REQUIRED WORK
Look through the data below and count each line where the word "after" appears. Reply with the count alone.

[Stored records]
<file path="config.mk">
export PLATFORM = sky130hd
export DESIGN_NAME = mem_port_arbiter
export DESIGN_NICKNAME = d
export VERILOG_FILES = /design/src/rtl/mem_map_pkg.sv /design/src/rtl/rr_arbiter2.sv /design/src/rtl/mem_port_arbiter.sv
export SDC_FILE = /design/constraint.sdc
export NUM_CORES = 1
export LEC_CHECK = 0
export ABC_AREA = 0
export BUFFER_PORTS_ARGS = -buffer_cell sky130_fd_sc_hd__buf_2
export CORE_AREA = 2 2 135 137
export CTS_BUF_LIST = sky130_fd_sc_hd__clkbuf_4
export DETAILED_ROUTE_END_ITERATION = 7
export DIE_AREA = 0 0 137 139
export HOLD_SLACK_MARGIN = 0.12
export RECOVER_POWER = 25
export SYNTH_ARGS = -nofsm -noshare
export SYNTH_HDL_FRONTEND = slang
export SYNTH_HIERARCHICAL = 1
export SYNTH_SLANG_ARGS = --single-unit
</file>
<file path="constraint.sdc">
create_clock -name clk -period 10.35 [get_ports clk]
set_clock_uncertainty 0.1 [all_clocks]
set_input_delay 1.035 -clock clk [delete_from_list [all_inputs] [get_ports clk]]
set_output_delay 1.035 -clock clk [all_outputs]
set_load 0.01 [all_outputs]
</file>
<file path="src/rtl/mem_map_pkg.sv">
// Memory map constants, FSM encoding and region helper
// shared by the memory port arbiter.
package mem_map_pkg;

    localparam logic [63:0] MAP_ROM_BASE = 64'h0000;
    localparam logic [63:0] MAP_ROM_SIZE = 64'h1000;
    localparam logic [63:0] MAP_RAM_BASE = 64'h1000;
    localparam logic [63:0] MAP_RAM_SIZE = 64'h2000;

    localparam int BRAM_DEPTH = 3072;
    localparam int BRAM_AW    = 12;

    typedef enum logic [1:0] {
        IDLE  = 2'd0,
        GRANT = 2'd1,
        RESP  = 2'd2
    } state_t;

    // Subtraction only happens once addr >= base, so it cannot wrap.
    function automatic logic in_region(
        input logic [63:0] addr,
        input logic [63:0] base,
        input logic [63:0] size
    );
        return (addr >= base) && ((addr - base) < size);
    endfunction

endpackage

</file>
<file path="src/rtl/rr_arbiter2.sv">
// Two-way round-robin pick: on a conflict the port
// not granted last wins.
module rr_arbiter2 (
    input  logic [1:0] req,
    input  logic       last,
    output logic       winner
);

    always_comb begin
        winner = (req == 2'b11) ? ~last : req[1];
    end

endmodule

</file>
<file path="src/rtl/mem_port_arbiter.sv">
// Two-port (fetch/data) arbiter onto a single BRAM port
// with region checking and a 3-state access FSM.
module mem_port_arbiter
    import mem_map_pkg::*;
#(
    parameter logic [63:0] ROM_BASE = MAP_ROM_BASE,
    parameter logic [63:0] ROM_SIZE = MAP_ROM_SIZE,
    parameter logic [63:0] RAM_BASE = MAP_RAM_BASE,
    parameter logic [63:0] RAM_SIZE = MAP_RAM_SIZE
) (
    input  logic               clk,
    input  logic               reset,
    input  logic               p0_req,
    input  logic [63:0]        p0_addr,
    input  logic               p0_we,
    input  logic [31:0]        p0_wdata,
    output logic               p0_gnt,
    output logic               p0_rvalid,
    output logic [31:0]        p0_rdata,
    output logic               p0_err,
    input  logic               p1_req,
    input  logic [63:0]        p1_addr,
    input  logic               p1_we,
    input  logic [31:0]        p1_wdata,
    output logic               p1_gnt,
    output logic               p1_rvalid,
    output logic [31:0]        p1_rdata,
    output logic               p1_err,
    output logic               mem_en,
    output logic               mem_we,
    output logic [BRAM_AW-1:0] mem_addr,
    output logic [31:0]        mem_wdata,
    input  logic [31:0]        mem_rdata
);

    state_t state, state_nx;

    logic               last;
    logic               win;
    logic [BRAM_AW-1:0] addr_q;
    logic               we_q;
    logic [31:0]        wdata_q;
    logic               err_q;

    logic        arb;
    logic        pick;
    logic [63:0] pick_addr;
    logic        pick_we;
    logic [31:0] pick_wdata;
    logic        pick_err;
    logic [31:0] rd;

    rr_arbiter2 u_rr (
        .req    ({p1_req, p0_req}),
        .last   (last),
        .winner (pick)
    );

    always_comb begin
        arb        = (state != GRANT) && (p0_req || p1_req);
        pick_addr  = pick ? p1_addr  : p0_addr;
        pick_we    = pick ? p1_we    : p0_we;
        pick_wdata = pick ? p1_wdata : p0_wdata;
        if (pick_we)
            pick_err = !in_region(pick_addr, RAM_BASE, RAM_SIZE);
        else
            pick_err = !(in_region(pick_addr, ROM_BASE, ROM_SIZE) ||
                         in_region(pick_addr, RAM_BASE, RAM_SIZE));
    end

    always_ff @(posedge clk or posedge reset) begin
        if (reset)
            state <= IDLE;
        else
            state <= state_nx;
    end

    // last resets to 1 so port 0 wins the first conflict
    always_ff @(posedge clk or posedge reset) begin
        if (reset) begin
            last    <= 1'b1;
            win     <= 1'b0;
            addr_q  <= '0;
            we_q    <= 1'b0;
            wdata_q <= '0;
            err_q   <= 1'b0;
        end else if (arb) begin
            last    <= pick;
            win     <= pick;
            addr_q  <= pick_addr[BRAM_AW+1:2];
            we_q    <= pick_we;
            wdata_q <= pick_wdata;
            err_q   <= pick_err;
        end
    end

    always_comb begin
        state_nx  = IDLE;
        p0_gnt    = 1'b0;
        p1_gnt    = 1'b0;
        p0_rvalid = 1'b0;
        p1_rvalid = 1'b0;
        mem_en    = 1'b0;
        unique case (state)
            IDLE: begin
                state_nx = arb ? GRANT : IDLE;
            end
            GRANT: begin
                p0_gnt   = !win;
                p1_gnt   = win;
                mem_en   = !err_q;
                state_nx = RESP;
            end
            RESP: begin
                p0_rvalid = !win;
                p1_rvalid = win;
                state_nx  = arb ? GRANT : IDLE;
            end
            default: state_nx = IDLE;
        endcase
    end

    always_comb begin
        rd        = (!err_q && !we_q) ? mem_rdata : 32'h0;
        mem_we    = mem_en && we_q;
        mem_addr  = addr_q;
        mem_wdata = wdata_q;
        p0_rdata  = p0_rvalid ? rd : 32'h0;
        p1_rdata  = p1_rvalid ? rd : 32'h0;
        p0_err    = p0_rvalid && err_q;
        p1_err    = p1_rvalid && err_q;
    end

endmodule

</file>
Word level (Yosys, flattened, before mapping)
Cells that the tools add are included.

Bits in registers: 50. Word-level logic and storage cells: 48. Bits of input ports: 230. Output and inout bits: 116.

Equality and inequality tests: 4. Multiplexer cells: 15. Add/subtract/negate cells: 1. Bitwise operators: 1. Reduce and logical (&&, ||, !) cells: 16. $lt $le $gt $ge: 4.

Operators with widths (number): 32-bit two-way mux (4); 64-bit by 1-bit greater-or-equal comparator with 1-bit output, second input constant (1); 64-bit by 13-bit greater-or-equal comparator with 1-bit output, second input constant (1); 64-bit by 13-bit less-than comparator with 1-bit output, second input constant (1); 64-bit by 14-bit less-than comparator with 1-bit output, second input constant (1); 64-bit two-way mux (1); 64-bit by 13-bit subtractor with 64-bit output, second input constant (1); 1-bit two-way mux (9); 1-bit logical AND (7); 1-bit zero test (5); 2-bit == test, second input constant (2); 2-bit one-hot mux with 2 select lines (1); 2-bit by 1-bit == test with 1-bit output, second input constant (1); 2-bit zero test (1); 1-bit logical OR (2); 2-bit by 1-bit inequality test with 1-bit output, second input constant (1); 2-bit OR reduction (1); 1-bit NOT (1).

Longest topological paths before layout
Depth after elaboration: 9. Mapped depth: 15. Mapped depth without buffers: 10.

By module
The synthesis kept the hierarchy.

Modules (own cells, without submodules): mem_port_arbiter (area an instance 4677.0 um2, times used 1, seq. area each 1252.5 um2, cells each 584); rr_arbiter2 (area an instance 11.3 um2, times used 1, seq. area each 0.0 um2, cells each 1).

Worst setup path after synthesis
No wires, ideal clock.

Kind: input -> register. Start point: in p1_req. End point: reg err_q. Cell stages on the path: 15. Arrival time: 4.397 ns. Slack: 5.714 ns. Library setup time: 0.139 ns. Required time: 10.111 ns. Buffers on the path: 5. Path through: a21boi_2 -> buf_6 -> buf_2 -> buf_2 -> buf_2 -> mux2i_1 -> ha_1 -> nand4_1 -> or4b_1 -> clkbuf_1 -> nor4_2 -> xnor2_1 -> o2111ai_1 -> a2111oi_2 -> a21oi_1.

Word-level cells in the longest chain between the ends: 9. Elaborated cells between the ends (all ways): 17. Classes of those cells: add/sub: 1; order compare: 4; eq/ne: 1; mux: 4; reduce/logical: 7.

Ends and longest elaborated chain: from (decl) (RTL line mem_port_arbiter.sv:21) `input logic p1_req,`; 2-bit == test (RTL line rr_arbiter2.sv:10) `winner = (req == 2'b11) ? ~last : req[1];`; 1-bit two-way mux (RTL line rr_arbiter2.sv:10); 64-bit two-way mux (RTL line mem_port_arbiter.sv:61) `pick_addr = pick ? p1_addr : p0_addr;`; 64-bit by 13-bit subtractor with 64-bit output (RTL line mem_map_pkg.sv:25) `return (addr >= base) && ((addr - base) < size);`; 64-bit by 14-bit less-than comparator with 1-bit output (RTL line mem_map_pkg.sv:25); 1-bit logical AND (RTL line mem_map_pkg.sv:25); 1-bit logical OR (RTL line mem_port_arbiter.sv:67) `pick_err = !(in_region(pick_addr, ROM_BASE, ROM_SIZE) ||`; 1-bit zero test (RTL line mem_port_arbiter.sv:67); 1-bit two-way mux (RTL line mem_port_arbiter.sv:64) `if (pick_we)`; to (signal assigned) (RTL line mem_port_arbiter.sv:93) `err_q <= pick_err;`; to (decl) (RTL line mem_port_arbiter.sv:43) `logic err_q;`.

Parallel ways exist; a longest one is shown, timed or not. A chain may end at the register's enable or synchronous reset.

Worst setup path after layout
Start point: in p1_req. End point: reg err_q.

Word-level cells in the longest chain between the ends: 9. Elaborated cells between the ends (all ways): 17. Classes of those cells: add/sub: 1; order compare: 4; eq/ne: 1; mux: 4; reduce/logical: 7.

Ends and longest elaborated chain: 2-bit == test (RTL line rr_arbiter2.sv:10); 1-bit two-way mux * (RTL line rr_arbiter2.sv:10); via pick (RTL line mem_port_arbiter.sv:46) `logic pick;`; 64-bit two-way mux (RTL line mem_port_arbiter.sv:61); 64-bit by 13-bit subtractor with 64-bit output (RTL line mem_map_pkg.sv:25); 64-bit by 14-bit less-than comparator with 1-bit output (RTL line mem_map_pkg.sv:25); 1-bit logical AND (RTL line mem_map_pkg.sv:25); 1-bit logical OR (RTL line mem_port_arbiter.sv:67); 1-bit zero test (RTL line mem_port_arbiter.sv:67); 1-bit two-way mux * (RTL line mem_port_arbiter.sv:64).

The timed path passes the listed nets; every way through them passes the cells marked *.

RESPONSE AREA
3